En algún momento entre el siglo VIII y IX, durante el auge de la fastuosa dinastía Tang, en lo que hoy es la China continental, el tiempo, antes sólido, se fundió en un flujo dúctil, sometido a las necesidades del imperio. Durante las primeras y las últimas horas de cada día, un ritmo continuo de percusiones ejecutadas desde la casa de gobierno local dictaba el tiempo disponible para los traslados, para orar o para anunciar el toque de queda.
Ocho años después del lanzamiento de El vuelo del globo rojo (2007) y de la pausa más larga en su filmografía desde 1980, Hou Hsiao-hsien presentó en la competencia oficial de Cannes La asesina (2015), un relato de venganza hermético, preciosista y profundamente idiosincrático, puntuado por la amenaza inminente de tambores, espadas o corrientes de viento. Se trata de una reelaboración autoral, a la vez que homenaje artesanal, del género wuxia, impregnado por una recreación meticulosa ya no del pasado sino de una forma integral de representación gráfica del tiempo, el espacio y la belleza. La experiencia propuesta por el taiwanés exige al espectador adecuarse a términos y códigos culturales estrictos, a contrapelo de espectaculares wuxia de exportación como El tigre y el dragón (Ang Lee, 2000) o La casa de los cuchillos (Zhang Yimou, 2009).

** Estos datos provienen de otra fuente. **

==> config.mk <==
export PLATFORM = sky130hd
export DESIGN_NAME = pc_gen
export DESIGN_NICKNAME = d
export VERILOG_FILES = /design/src/rtl/pc_gen.sv
export SDC_FILE = /design/constraint.sdc
export NUM_CORES = 1
export LEC_CHECK = 0
export ABC_AREA = 1
export BUFFER_PORTS_ARGS = -buffer_cell sky130_fd_sc_hd__buf_2
export CAP_MARGIN = 0
export CORE_MARGIN = 8
export CORE_UTILIZATION = 23
export CTS_CLUSTER_DIAMETER = 30
export DETAILED_ROUTE_END_ITERATION = 16
export PLACE_DENSITY = 0.53
export SLEW_MARGIN = 20
export SYNTH_ARGS = -nofsm -noshare
export SYNTH_HDL_FRONTEND = slang
export SYNTH_SLANG_ARGS = --single-unit
==> constraint.sdc <==
create_clock -name clk_i -period 2.7 [get_ports clk_i]
set_input_delay 0.27 -clock clk_i [delete_from_list [all_inputs] [get_ports clk_i]]
set_output_delay 0.27 -clock clk_i [all_outputs]
set_load 0.01 [all_outputs]
<file path="config.mk">
export PLATFORM = sky130hd
export DESIGN_NAME = ram_access_ctrl
export DESIGN_NICKNAME = d
export VERILOG_FILES = /design/src/rtl/ram_access_ctrl.sv
export SDC_FILE = /design/constraint.sdc
export NUM_CORES = 1
export LEC_CHECK = 0
export BUFFER_PORTS_ARGS = -buffer_cell sky130_fd_sc_hd__buf_2
export CAP_MARGIN = 20
export CORE_MARGIN = 2
export CORE_UTILIZATION = 40
export CTS_BUF_LIST = sky130_fd_sc_hd__clkbuf_8
export DETAILED_ROUTE_END_ITERATION = 8
export PLACE_DENSITY = 0.67
export SYNTH_ARGS = -nofsm -noshare
export SYNTH_HDL_FRONTEND = slang
export SYNTH_SLANG_ARGS = --single-unit
</file>
<file path="constraint.sdc">
create_clock -name clk -period 1.8 [get_ports clk]
set_input_delay 0.18 -clock clk [delete_from_list [all_inputs] [get_ports clk]]
set_output_delay 0.18 -clock clk [all_outputs]
set_load 0.01 [all_outputs]
</file>
<file path="src/rtl/ram_access_ctrl.sv">
// ram_access_ctrl: initiator for a synchronous single-port data RAM.
// Takes single-word writes and burst reads through a valid/ready handshake.
// Drives the RAM port and returns read data with valid/last strobes, which
// hides the RAM read latency from the requester.
//
// Ports
//   clk, reset_n                  clock, asynchronous active-low reset
//   req_valid/req_ready           request handshake (accept on valid & ready)
//   req_we, req_addr, req_wdata   write one word / read start address
//   req_len                       read beats minus one
//   rd_valid, rd_data, rd_last    returned read beats, contiguous, no backpressure
//   busy                          inverse of req_ready
//   ram_we, ram_addr, ram_din     RAM command port
//   ram_dout                      RAM read data, valid RAM_LAT edges after ram_addr
module ram_access_ctrl #(
   parameter int unsigned AW      = 8,
   parameter int unsigned DW      = 16,
   parameter int unsigned RAM_LAT = 1
) (
   input  logic          clk,
   input  logic          reset_n,
   input  logic          req_valid,
   output logic          req_ready,
   input  logic          req_we,
   input  logic [AW-1:0] req_addr,
   input  logic [DW-1:0] req_wdata,
   input  logic [AW-1:0] req_len,
   output logic          rd_valid,
   output logic [DW-1:0] rd_data,
   output logic          rd_last,
   output logic          busy,
   output logic          ram_we,
   output logic [AW-1:0] ram_addr,
   output logic [DW-1:0] ram_din,
   input  logic [DW-1:0] ram_dout
);

   typedef enum logic [1:0] {
      IDLE  = 2'd0,
      WRITE = 2'd1,
      ISSUE = 2'd2,
      DRAIN = 2'd3
   } state_t;

   state_t               state;
   logic [AW-1:0]        beats_left;
   logic [RAM_LAT-1:0]   pipe_vld;
   logic [RAM_LAT-1:0]   pipe_last;

   // Controller: handshake, RAM command, valid pipe and read return.
   // ram_addr doubles as the burst address counter.
   always_ff @(posedge clk or negedge reset_n) begin
      if (!reset_n) begin
         state      <= IDLE;
         req_ready  <= 1'b1;
         busy       <= 1'b0;
         ram_we     <= 1'b0;
         ram_addr   <= '0;
         ram_din    <= '0;
         rd_valid   <= 1'b0;
         rd_last    <= 1'b0;
         rd_data    <= '0;
         beats_left <= '0;
         pipe_vld   <= '0;
         pipe_last  <= '0;
      end else begin
         // Token pipe tracks which RAM cycles carry requested data.
         pipe_vld[0]  <= 1'b0;
         pipe_last[0] <= 1'b0;
         for (int i = 1; i < int'(RAM_LAT); i++) begin
            pipe_vld[i]  <= pipe_vld[i-1];
            pipe_last[i] <= pipe_last[i-1];
         end

         // Capture RAM output when its token reaches the end of the pipe.
         if (pipe_vld[RAM_LAT-1]) begin
            rd_valid <= 1'b1;
            rd_data  <= ram_dout;
            rd_last  <= pipe_last[RAM_LAT-1];
         end else begin
            rd_valid <= 1'b0;
            rd_last  <= 1'b0;
         end

         case (state)
            IDLE: begin
               if (req_valid && req_ready) begin
                  req_ready <= 1'b0;
                  busy      <= 1'b1;
                  ram_addr  <= req_addr;
                  if (req_we) begin
                     ram_we  <= 1'b1;
                     ram_din <= req_wdata;
                     state   <= WRITE;
                  end else begin
                     beats_left <= req_len;
                     state      <= ISSUE;
                  end
               end
            end
            WRITE: begin
               ram_we    <= 1'b0;
               req_ready <= 1'b1;
               busy      <= 1'b0;
               state     <= IDLE;
            end
            ISSUE: begin
               pipe_vld[0]  <= 1'b1;
               pipe_last[0] <= (beats_left == '0);
               if (beats_left == '0) begin
                  state <= DRAIN;
               end else begin
                  ram_addr   <= ram_addr + AW'(1);
                  beats_left <= beats_left - AW'(1);
               end
            end
            DRAIN: begin
               // Done once the final beat is on the output and no tokens remain.
               if (rd_valid && rd_last && !(|pipe_vld)) begin
                  req_ready <= 1'b1;
                  busy      <= 1'b0;
                  state     <= IDLE;
               end
            end
            default: state <= IDLE;
         endcase
      end
   end

endmodule
</file>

Tras el intento de rodar en dieciséis milímetros utilizando cámaras Bolex, Hou filmó La asesina en treinta y cinco milímetros, en escenarios naturales deshabitados del interior de Mongolia, con un guion escrito en una forma arcaica y dialectal de mandarín. El resultado busca reproducir un código de vida extinto, organizado alrededor del honor y la estética como medidas irrevocables de valor. La asesina del título, Nie Yinniang (la actriz habitual de Hou, Shu Qi), es una princesa robada del palacio y devuelta varios años después, entrenada como asesina para completar un largo esquema de venganzas destinado a restaurar, a golpe de espada, el frágil equilibrio de poderes en la Corte Imperial de la provincia de Weibo. El objetivo de su cacería, a la vez su primo y ex amante (Chang Chen), impulsa en Nie –máquina de matar y moralista intuitiva en partes iguales– un dilema sobre el peso de una muerte frente a los motivos que avalan su ejecución.

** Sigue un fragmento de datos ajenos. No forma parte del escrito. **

<file path="config.mk">
export PLATFORM = sky130hd
export DESIGN_NAME = cr16_controller
export DESIGN_NICKNAME = d
export VERILOG_FILES = /design/src/rtl/cr16_pkg.sv /design/src/rtl/cr16_decode.sv /design/src/rtl/cr16_controller.sv
export SDC_FILE = /design/constraint.sdc
export NUM_CORES = 1
export LEC_CHECK = 0
export ABC_AREA = 1
export BUFFER_PORTS_ARGS = -buffer_cell sky130_fd_sc_hd__buf_4
export CAP_MARGIN = 30
export CORE_UTILIZATION = 53
export DETAILED_ROUTE_END_ITERATION = 8
export PLACE_DENSITY_LB_ADDON = 0.15
export RECOVER_POWER = 50
export SYNTH_ARGS = -nofsm -noshare
export SYNTH_HDL_FRONTEND = slang
export SYNTH_HIERARCHICAL = 1
export SYNTH_SLANG_ARGS = --single-unit
</file>
<file path="constraint.sdc">
create_clock -name clk -period 6.08 [get_ports clk]
set_clock_uncertainty 0.05 [all_clocks]
set_input_delay 0 -clock clk [delete_from_list [all_inputs] [get_ports clk]]
set_output_delay 0 -clock clk [all_outputs]
set_load 0.02 [all_outputs]
</file>
<file path="src/rtl/cr16_pkg.sv">
// Shared encodings for the CR16 multicycle controller and its datapath.
// State codes, opcode fields, instruction classes and ALU operation codes.
package cr16_pkg;

    localparam logic [3:0] S_FETCH = 4'd0;
    localparam logic [3:0] S_LATCH = 4'd1;
    localparam logic [3:0] S_EXEC  = 4'd2;
    localparam logic [3:0] S_SHIFT = 4'd3;
    localparam logic [3:0] S_WB    = 4'd4;
    localparam logic [3:0] S_LDADR = 4'd5;
    localparam logic [3:0] S_LDWB  = 4'd6;
    localparam logic [3:0] S_STORE = 4'd7;
    localparam logic [3:0] S_JUMP  = 4'd8;
    localparam logic [3:0] S_PCINC = 4'd9;
    localparam logic [3:0] S_HALT  = 4'd10;

    typedef enum logic [2:0] {
        C_ALU, C_SHIFT, C_LOAD, C_STOR, C_JUMP, C_NOP
    } iclass_t;

    localparam logic [3:0] OP_RTYPE = 4'b0000;
    localparam logic [3:0] OP_ADDI  = 4'b0101;
    localparam logic [3:0] OP_SUBI  = 4'b1001;
    localparam logic [3:0] OP_MOVI  = 4'b1101;
    localparam logic [3:0] OP_SHIFT = 4'b1000;
    localparam logic [3:0] OP_MEM   = 4'b0100;

    localparam logic [3:0] EXT_ADD  = 4'b0101;
    localparam logic [3:0] EXT_SUB  = 4'b1001;
    localparam logic [3:0] EXT_AND  = 4'b0001;
    localparam logic [3:0] EXT_OR   = 4'b0010;
    localparam logic [3:0] EXT_XOR  = 4'b0011;
    localparam logic [3:0] EXT_MOV  = 4'b1101;
    localparam logic [3:0] EXT_NOP  = 4'b0000;
    localparam logic [3:0] EXT_LSH  = 4'b0100;
    localparam logic [3:0] EXT_LOAD = 4'b0000;
    localparam logic [3:0] EXT_STOR = 4'b0100;
    localparam logic [3:0] EXT_JUMP = 4'b1100;

    localparam logic [3:0] ALU_ADD   = 4'd0;
    localparam logic [3:0] ALU_SUB   = 4'd1;
    localparam logic [3:0] ALU_AND   = 4'd2;
    localparam logic [3:0] ALU_OR    = 4'd3;
    localparam logic [3:0] ALU_XOR   = 4'd4;
    localparam logic [3:0] ALU_PASSA = 4'd5;

endpackage

</file>
<file path="src/rtl/cr16_decode.sv">
// Combinational instruction decode: opcode fields to class, ALU op,
// immediate/sign-extension flags and an illegal-encoding flag.
module cr16_decode
    import cr16_pkg::*;
(
    input  logic [3:0] op,
    input  logic [3:0] ext,
    output iclass_t    iclass,
    output logic [3:0] alu,
    output logic       imm,
    output logic       sign,
    output logic       illegal
);

    always_comb begin
        iclass  = C_NOP;
        alu     = ALU_ADD;
        imm     = 1'b0;
        sign    = 1'b0;
        illegal = 1'b0;
        case (op)
            OP_RTYPE: begin
                iclass = C_ALU;
                case (ext)
                    EXT_ADD: alu = ALU_ADD;
                    EXT_SUB: alu = ALU_SUB;
                    EXT_AND: alu = ALU_AND;
                    EXT_OR:  alu = ALU_OR;
                    EXT_XOR: alu = ALU_XOR;
                    EXT_MOV: alu = ALU_PASSA;
                    EXT_NOP: iclass = C_NOP;
                    default: begin
                        iclass  = C_NOP;
                        illegal = 1'b1;
                    end
                endcase
            end
            OP_ADDI: begin
                iclass = C_ALU;
                imm    = 1'b1;
                sign   = 1'b1;
            end
            OP_SUBI: begin
                iclass = C_ALU;
                alu    = ALU_SUB;
                imm    = 1'b1;
                sign   = 1'b1;
            end
            OP_MOVI: begin
                iclass = C_ALU;
                alu    = ALU_PASSA;
                imm    = 1'b1;
            end
            OP_SHIFT: begin
                if (ext == EXT_LSH) begin
                    iclass = C_SHIFT;
                end else if (ext[3:1] == 3'b000) begin
                    // LSHI: signed immediate shift amount
                    iclass = C_SHIFT;
                    imm    = 1'b1;
                    sign   = 1'b1;
                end else begin
                    illegal = 1'b1;
                end
            end
            OP_MEM: begin
                case (ext)
                    EXT_LOAD: iclass = C_LOAD;
                    EXT_STOR: iclass = C_STOR;
                    EXT_JUMP: iclass = C_JUMP;
                    default:  illegal = 1'b1;
                endcase
            end
            default: illegal = 1'b1;
        endcase
    end

endmodule

</file>
<file path="src/rtl/cr16_controller.sv">
// Multicycle control FSM for the 16-bit CR16 datapath.
// Moore outputs decoded from the state and the opcode latched in LATCH.
module cr16_controller
    import cr16_pkg::*;
#(
    parameter bit HALT_ON_ILLEGAL = 1'b0
) (
    input  logic       clk,
    input  logic       reset,
    input  logic [3:0] OpCode,
    input  logic [3:0] OpCodeExt,
    output logic [3:0] aluControl,
    output logic       pcRegEn,
    output logic       srcRegEn,
    output logic       dstRegEn,
    output logic       immRegEn,
    output logic       resultRegEn,
    output logic       regFileEn,
    output logic       signEn,
    output logic       irS,
    output logic       exMemResultEn,
    output logic       pcRegMuxEn,
    output logic [1:0] mux4En,
    output logic       shiftALUMuxEn,
    output logic       regImmMuxEn,
    output logic [1:0] regpcCont,
    output logic       memWrite,
    output logic       halted,
    output logic [3:0] state
);

    logic [3:0] op_q, ext_q, dec_op, dec_ext, nxt;
    logic [3:0] d_alu;
    logic       d_imm, d_sign, d_ill;
    iclass_t    d_class;

    // In LATCH the live fields steer the branch; afterwards the copy does.
    assign dec_op  = (state == S_LATCH) ? OpCode    : op_q;
    assign dec_ext = (state == S_LATCH) ? OpCodeExt : ext_q;

    cr16_decode u_dec (
        .op      (dec_op),
        .ext     (dec_ext),
        .iclass  (d_class),
        .alu     (d_alu),
        .imm     (d_imm),
        .sign    (d_sign),
        .illegal (d_ill)
    );

    always_ff @(posedge clk or negedge reset) begin
        if (!reset) begin
            state <= S_FETCH;
            op_q  <= 4'b0000;
            ext_q <= 4'b0000;
        end else begin
            state <= nxt;
            if (state == S_LATCH) begin
                op_q  <= OpCode;
                ext_q <= OpCodeExt;
            end
        end
    end

    always_comb begin
        nxt = S_FETCH;
        case (state)
            S_FETCH: nxt = S_LATCH;
            S_LATCH: begin
                if (d_ill) begin
                    nxt = HALT_ON_ILLEGAL ? S_HALT : S_PCINC;
                end else begin
                    case (d_class)
                        C_ALU:   nxt = S_EXEC;
                        C_SHIFT: nxt = S_SHIFT;
                        C_LOAD:  nxt = S_LDADR;
                        C_STOR:  nxt = S_STORE;
                        C_JUMP:  nxt = S_JUMP;
                        default: nxt = S_PCINC;
                    endcase
                end
            end
            S_EXEC, S_SHIFT:        nxt = S_WB;
            S_WB, S_LDWB, S_STORE:  nxt = S_PCINC;
            S_LDADR:                nxt = S_LDWB;
            S_JUMP, S_PCINC:        nxt = S_FETCH;
            S_HALT:                 nxt = S_HALT;
            default:                nxt = S_FETCH;
        endcase
    end

    always_comb begin
        aluControl    = ALU_ADD;
        pcRegEn       = 1'b0;
        srcRegEn      = 1'b0;
        dstRegEn      = 1'b0;
        immRegEn      = 1'b0;
        resultRegEn   = 1'b0;
        regFileEn     = 1'b0;
        signEn        = 1'b0;
        irS           = 1'b0;
        exMemResultEn = 1'b0;
        pcRegMuxEn    = 1'b0;
        mux4En        = 2'd0;
        shiftALUMuxEn = 1'b0;
        regImmMuxEn   = 1'b0;
        regpcCont     = 2'd0;
        memWrite      = 1'b0;
        halted        = 1'b0;
        case (state)
            S_FETCH: regpcCont = 2'd1;
            S_LATCH: begin
                irS      = 1'b1;
                srcRegEn = 1'b1;
                dstRegEn = 1'b1;
                immRegEn = 1'b1;
            end
            S_EXEC: begin
                resultRegEn = 1'b1;
                pcRegMuxEn  = 1'b1;
                aluControl  = d_alu;
                mux4En      = d_imm ? 2'd1 : 2'd0;
                signEn      = d_sign;
            end
            S_SHIFT: begin
                resultRegEn   = 1'b1;
                shiftALUMuxEn = 1'b1;
                regImmMuxEn   = d_imm;
                signEn        = d_sign;
            end
            S_WB:    regFileEn = 1'b1;
            S_LDADR: regpcCont = 2'd0;
            S_LDWB: begin
                exMemResultEn = 1'b1;
                regFileEn     = 1'b1;
            end
            S_STORE: memWrite = 1'b1;
            S_JUMP: begin
                mux4En     = 2'd3;
                pcRegMuxEn = 1'b1;
                pcRegEn    = 1'b1;
            end
            S_PCINC: begin
                mux4En  = 2'd2;
                pcRegEn = 1'b1;
            end
            S_HALT:  halted = 1'b1;
            default: regpcCont = 2'd0;
        endcase
    end

endmodule
</file>
==> results of run 1 <==
[cell families (layout without fill, tap and decap cells)]
logic type,count (synthesis),after routing,share of synthesized area
AO/OA/AOI/OAI,7,7,0.0400
buffers and inverters,31,68,0.138
flip-flops,12,12,0.291
other,2,2,0.00728
AND/OR/NAND/NOR,116,116,0.524
[cell type report]
type	count	area, um^2	share of cell area
Clock buffer	4	36.3	0.0275
Inverter	25	93.8	0.0712
Multi-Input combinational cell	125	574	0.436
Sequential cell	12	300	0.228
Tap cell	25	31.3	0.0237
Timing Repair Buffer	39	282	0.214
[worst max-delay path, cell delays in order (launching register included)]
cell	delay, ns
sky130_fd_sc_hd__dfrtp_1	0.51
sky130_fd_sc_hd__inv_1	0.12
sky130_fd_sc_hd__nand2_1	0.24
sky130_fd_sc_hd__inv_1	0.13
sky130_fd_sc_hd__nand2_1	0.24
sky130_fd_sc_hd__nand2_1	0.08
sky130_fd_sc_hd__nand2_1	0.14
sky130_fd_sc_hd__inv_1	0.09
sky130_fd_sc_hd__nor2_2	0.14
sky130_fd_sc_hd__nand2_1	0.09
sky130_fd_sc_hd__o21ai_1	0.13
sky130_fd_sc_hd__nand2_1	0.06
sky130_fd_sc_hd__nand2_1	0.05
sky130_fd_sc_hd__inv_1	0.03
sky130_fd_sc_hd__nor2_1	0.09
sky130_fd_sc_hd__buf_4	0.15
[synthesized netlist by cell type]
cell | instances | area share
sky130_fd_sc_hd__nand3_2 | 1 | 0.0097
sky130_fd_sc_hd__buf_4 | 5 | 0.036
sky130_fd_sc_hd__nor3_1 | 2 | 0.0097
sky130_fd_sc_hd__nand4_1 | 4 | 0.024
sky130_fd_sc_hd__o21ai_1 | 2 | 0.0097
sky130_fd_sc_hd__dfrtp_1 | 12 | 0.29
sky130_fd_sc_hd__buf_6 | 1 | 0.011
sky130_fd_sc_hd__nand3_1 | 12 | 0.058
sky130_fd_sc_hd__nor2_8 | 1 | 0.019
sky130_fd_sc_hd__nor2_1 | 22 | 0.080
sky130_fd_sc_hd__conb_1 | 2 | 0.0073
sky130_fd_sc_hd__inv_1 | 22 | 0.080
sky130_fd_sc_hd__a21oi_1 | 2 | 0.0097
sky130_fd_sc_hd__nand2_2 | 2 | 0.012
sky130_fd_sc_hd__o21ai_0 | 1 | 0.0048
sky130_fd_sc_hd__a21boi_1 | 1 | 0.0073
sky130_fd_sc_hd__nor2_4 | 2 | 0.022
sky130_fd_sc_hd__and3_1 | 1 | 0.0061
sky130_fd_sc_hd__nand2_4 | 3 | 0.033
sky130_fd_sc_hd__nand2_1 | 62 | 0.23
sky130_fd_sc_hd__inv_2 | 3 | 0.011
sky130_fd_sc_hd__o21ai_2 | 1 | 0.0085
sky130_fd_sc_hd__nor2_2 | 4 | 0.024
[per-stage QoR]
| step | instances | total power, mW | worst slack, ns | util | hold WS, ns |
|---|---|---|---|---|---|
| after global placement | 220 | 0.735 | 3.96 | 0.708 | -0.205 |
| after floorplan | 168 | 0.615 | 3.96 | - | -0.346 |
| final | 230 | 0.798 | 3.45 | 0.739 | 0.0116 |
| after CTS | 230 | 0.819 | 3.78 | 0.762 | 0.00668 |
| after detailed placement | 220 | 0.750 | 3.85 | 0.708 | -0.204 |
| after global routing | 230 | 0.881 | 3.19 | 0.739 | 0.0249 |
[per-layer routing]
layer | track usage | vias to the layer above
met4 | 0.124 | 0
li1 | - | 581
met5 | 0 | -
met2 | 0.420 | 39
met1 | 0.325 | 495
met3 | 0.0275 | 7
[worst min path at each step]
| stage | start | endpoint | slack (ns) | cells after the start |
|---|---|---|---|---|
| floorplan | reset | ext_q[0] | -0.35 | 0 |
| global placement | reset | op_q[1] | -0.20 | 1 |
| detailed placement | reset | op_q[2] | -0.20 | 1 |
| CTS | OpCodeExt[2] | ext_q[2] | 0.007 | 3 |
| global route | OpCodeExt[2] | ext_q[2] | 0.02 | 3 |
| finish | OpCodeExt[2] | ext_q[2] | 0.01 | 3 |
[timing repair]
action                     4_1_cts  5_1_grt
setup endpoints to repair        0        0
hold endpoints to repair        17        0
hold buffers                     6        0
[flip-flops by register name, summed over array words and instances (netlist names)]
register and count:
op_q 4, state 4, ext_q 4
[where the power goes]
group	switching [mW]	leakage, nW	internal, mW
combinational	0.409	0.556	0.185
clock	0.0270	0.0210	0.0364
sequential	0.0237	0.150	0.116
==> impl_metrics.prom, run 1 <==
# TYPE chip_impl_metric gauge
chip_impl_metric{name="fp.dieW",unit="um"} 46.1
chip_impl_info{name="tritoncts_clock_tree",value="yes"} 1
chip_impl_metric{name="numPortBuffers",unit=""} 33
chip_impl_metric{name="initial_core_util",unit=""} 0.579
chip_impl_info{name="path_class",value="flop to output port"} 1
chip_impl_metric{name="routabilityCongestion",unit=""} 0.931
chip_impl_metric{name="floorplan.die.height",unit="um"} 46.1
chip_impl_metric{name="std_cell_rows",unit=""} 15
chip_impl_metric{name="placed_area",unit="um^2"} 1260
chip_impl_metric{name="vias_in_the_first_global_route",unit=""} 977
chip_impl_info{name="clock_tree.root_cell",value="sky130_fd_sc_hd__clkbuf_4"} 1
chip_impl_metric{name="antenna_violations_before_repair",unit=""} 0
chip_impl_metric{name="post_synth_instance_area",unit="um^2"} 1030
chip_impl_metric{name="postCtsResizedCells",unit=""} 0
chip_impl_metric{name="floorplan.die_area",unit="um^2"} 2130
chip_impl_metric{name="synthToLayoutAreaGrowth",unit="%"} 27.6
chip_impl_info{name="reg2reg_from",value="state[1]"} 1
chip_impl_metric{name="max-cap-violations",unit=""} 0
chip_impl_metric{name="antenna_cells_inserted",unit=""} 0
chip_impl_metric{name="layout_worst_path_cycle_share",unit=""} 0.432
chip_impl_metric{name="finalSetupViolations",unit=""} 0
chip_impl_metric{name="max-slew-margin-rel",unit=""} 0.568
chip_impl_metric{name="floorplan.io_pins",unit=""} 36
chip_impl_metric{name="finalWirelength",unit="mm"} 2.46
chip_impl_metric{name="grt_first_pass_wirelength",unit="mm"} 3.84
chip_impl_metric{name="syn-mean-instance-area",unit="um^2"} 6.14
chip_impl_metric{name="ff2ff_setup_slack",unit="ns"} 3.48
chip_impl_metric{name="irDropWorstVdd",unit="V"} 0.000404
chip_impl_info{name="crit-reg2reg-capture",value="state[3]"} 1
chip_impl_metric{name="powerDensity",unit="nW/um^2"} 605
chip_impl_metric{name="global_route_total_usage_across_every_layer",unit=""} 0.253
chip_impl_metric{name="filler_cell_count",unit=""} 156
chip_impl_metric{name="cts_setup_buffers",unit=""} 0
chip_impl_metric{name="worst-slew-pin-transition",unit="ns"} 0.648
chip_impl_metric{name="postSynthNetCount",unit=""} 178
chip_impl_metric{name="post-route-cell-area",unit="um^2"} 1320
chip_impl_metric{name="hold_viol_final",unit=""} 0
chip_impl_metric{name="synth.yosys.seq_area_share",unit=""} 0.291
chip_impl_metric{name="place.detailed.hpwl",unit="mm"} 1.92
chip_impl_metric{name="grt.overflow.total",unit=""} 0
chip_impl_metric{name="arrival",unit="ns"} 2.58
chip_impl_metric{name="met2_routed_wirelength",unit="mm"} 1.14
chip_impl_info{name="startpoint_kind_of_the_worst_setup_timing_path",value="flop"} 1
chip_impl_metric{name="drtAntennaViolNets",unit=""} 0
chip_impl_metric{name="critical_path.max_fanout",unit=""} 9
chip_impl_metric{name="synth.ff_latch_count",unit=""} 12
chip_impl_metric{name="period_minus_slack",unit="ns"} 2.63
chip_impl_metric{name="final.setup.tns",unit="ns"} 0
chip_impl_metric{name="detail_route.iter0.violations",unit=""} 28
chip_impl_metric{name="clk_path_buf_depth",unit=""} 2
chip_impl_metric{name="average_wire_length_per_cell_after_detail_routing",unit="um"} 10.7
chip_impl_metric{name="grt_start_max_net_pins",unit=""} 14
chip_impl_metric{name="drv_slew",unit=""} 0
chip_impl_metric{name="crit_required",unit="ns"} 6.03
chip_impl_metric{name="routed_via_density",unit=""} 4.88
chip_impl_metric{name="clk-insertion-delay-late",unit="ns"} 0.27
chip_impl_info{name="run_status",value="finished, final reports clean"} 1
chip_impl_metric{name="yosysWarningCount",unit=""} 6
chip_impl_metric{name="clock_pin_slew_reported_for_the_worst_setup_and_hold_paths_after_clock_tree_synthesis",unit="ns"} 0.08
chip_impl_metric{name="nNetsFinal",unit=""} 216
chip_impl_info{name="unrepaired_setup_endpoints_after_global_routing",value="no"} 1
chip_impl_metric{name="leakage_power",unit="nW"} 0.727
chip_impl_metric{name="first_pass_iters",unit=""} 4
chip_impl_metric{name="reg2regPathDepth",unit=""} 15
chip_impl_metric{name="vias",unit=""} 1122
chip_impl_metric{name="number_of_different_library_cells_in_the_post_synthesis_netlist",unit=""} 23
chip_impl_metric{name="clock.fmax",unit="MHz"} 380
chip_impl_metric{name="clock_sink_count",unit=""} 12
chip_impl_info{name="layout.cells.most_common",value="sky130_fd_sc_hd__nand2_1"} 1
chip_impl_metric{name="drc",unit=""} 0
chip_impl_info{name="endpoint",value="aluControl[2]"} 1
chip_impl_info{name="cp-end-kind",value="output port"} 1
chip_impl_metric{name="htreeDepth",unit=""} 1
chip_impl_metric{name="netlist_instances",unit=""} 168
chip_impl_info{name="highest_count_cells_in_the_layout_ignoring_fill_and_taps",value="sky130_fd_sc_hd__nand2_1, sky130_fd_sc_hd__buf_4, sky130_fd_sc_hd__inv_1"} 1
chip_impl_info{name="topRoutingLayerUsed",value="met4"} 1
chip_impl_metric{name="wl_met3",unit="um"} 129
chip_impl_metric{name="core_region_area",unit="um^2"} 1780
chip_impl_metric{name="tritoncts.num_buffers",unit=""} 3
chip_impl_info{name="worstSetupStartpoint",value="state[1]"} 1
chip_impl_metric{name="post_route_cells_drive_above_1_share",unit=""} 0.210
chip_impl_info{name="min-delay-path-class",value="primary input to flop"} 1
chip_impl_metric{name="met1_length",unit="mm"} 1.15
Power figures use the tool's default switching activity.
==> run 2: changes to the inputs <==
--- a/config.mk
+++ b/config.mk
@@ -8,7 +8,7 @@
 export ABC_AREA = 1
 export BUFFER_PORTS_ARGS = -buffer_cell sky130_fd_sc_hd__buf_4
 export CAP_MARGIN = 30
-export CORE_UTILIZATION = 53
+export CORE_UTILIZATION = 49
 export DETAILED_ROUTE_END_ITERATION = 8
 export PLACE_DENSITY_LB_ADDON = 0.15
 export RECOVER_POWER = 50
==> constraint.sdc (replaced) <==
create_clock -name clk -period 2.52 [get_ports clk]
set_clock_uncertainty 0.05 [all_clocks]
set_input_delay 0 -clock clk [delete_from_list [all_inputs] [get_ports clk]]
set_output_delay 0 -clock clk [all_outputs]
set_load 0.02 [all_outputs]
==> run 2 against run 1 <==
Critical endpoint unchanged. Total power rose to 2.5 times the previous value. First-iteration DRC count rose by 64%. Non-clock buffer count did not move. Cell count rose by 0.87%. Die area rose by 7.8%.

Con casi setenta años de edad, Hou quizá sea, junto a Tsai Ming-liang, el representante activo más notable de la otrora Nueva Ola taiwanesa, cuya primera generación –la de Hou y el desaparecido Edward Yang– emergió en los ochenta y fue relevada apenas diez años después por el propio Tsai y Ang Lee. El grupo, cohesionado antes por el circuito de festivales que por búsquedas afines, se diluyó tras el auge anglosajón de Lee y el fallecimiento temprano de Yang. A partir de entonces, las vigorosas industrias de Hong Kong y de la propia China rebasaron a Taiwán. Después de un acercamiento insatisfactorio a los esquemas de coproducción europeos (El viaje del globo rojo, una reinterpretación de Lamorisse, situada en París y con Juliette Binoche), Hou decidió recluirse en la China continental, de la que su familia huyó hacia Taiwán, para adaptar un relato del siglo ix, atribuido a Pei Xing, y llevar adelante un proyecto de quince millones de dólares que subvierte su propio universo autoral a la vez que lo encausa a territorios nuevos y, en su mayor parte, gratificantes.
La estética usual de Hou, basada en un movimiento mínimo del encuadre, interludios musicales y una exploración de las relaciones entre luz y color, revela un potencial fascinante para contar esta historia del canon tradicional chino: su narración, de una sintaxis rigurosa, echa mano del lenguaje audiovisual con un ritmo cercano al verso o la notación musical: silencios, tomas abiertas, juegos de luz y planos cuidadosamente cronometrados funcionan como sistema de puntuación. La puesta en escena del fotógrafo habitual de Hou, Ping Bin Lee, es meticulosa en los emplazamientos, la altura de la cámara y la distancia entre el lente y el plano central del cuadro. Sea en un paisaje abierto, una secuencia de combate o una íntima, el ojo del que observa encuentra un entramado delicado y elocuente de composiciones: telas traslúcidas, ventanas, pasillos interminables y bosques intrincados dan a La asesina una sensación de intimidad violada, de ser observadores clandestinos, si bien fascinados, de un mundo frágil, evanescente y sostenido sólo por el equilibrio entre el secreto y el susurro, entre lo que puede o no puede ser dicho.
Aparte de un período inicial conformado por comedias de cierto éxito regional, la obra de Hou Hsiao-hsien sobrevuela las fórmulas clásicas del naturalismo social (Café Lumière, 2004; Adiós, sur, adiós, 1996) o del melodrama (Millennium Mambo, 2001; Tres tiempos, 2005) en variantes de intenso aroma regional. La asesina, su primer acercamiento al cine de época desde Flores de Shanghái (1998), prolonga su relación con el melodrama clásico al tiempo que presenta a los personajes femeninos más complejos de su filmografía y una mirada singular sobre una sociedad profundamente patriarcal. En éste y en otros cruces cifrados entre tradición y ruptura, entre la rendición escrupulosa al cine de género y la mirada de un autor iconoclasta, La asesina encuentra sus aristas más reveladoras. Sólo una contemplación prolongada de su aparente hieratismo compositivo, de su preciosismo académico, permite escuchar el rumor de sus pasiones y la vitalidad de su propuesta.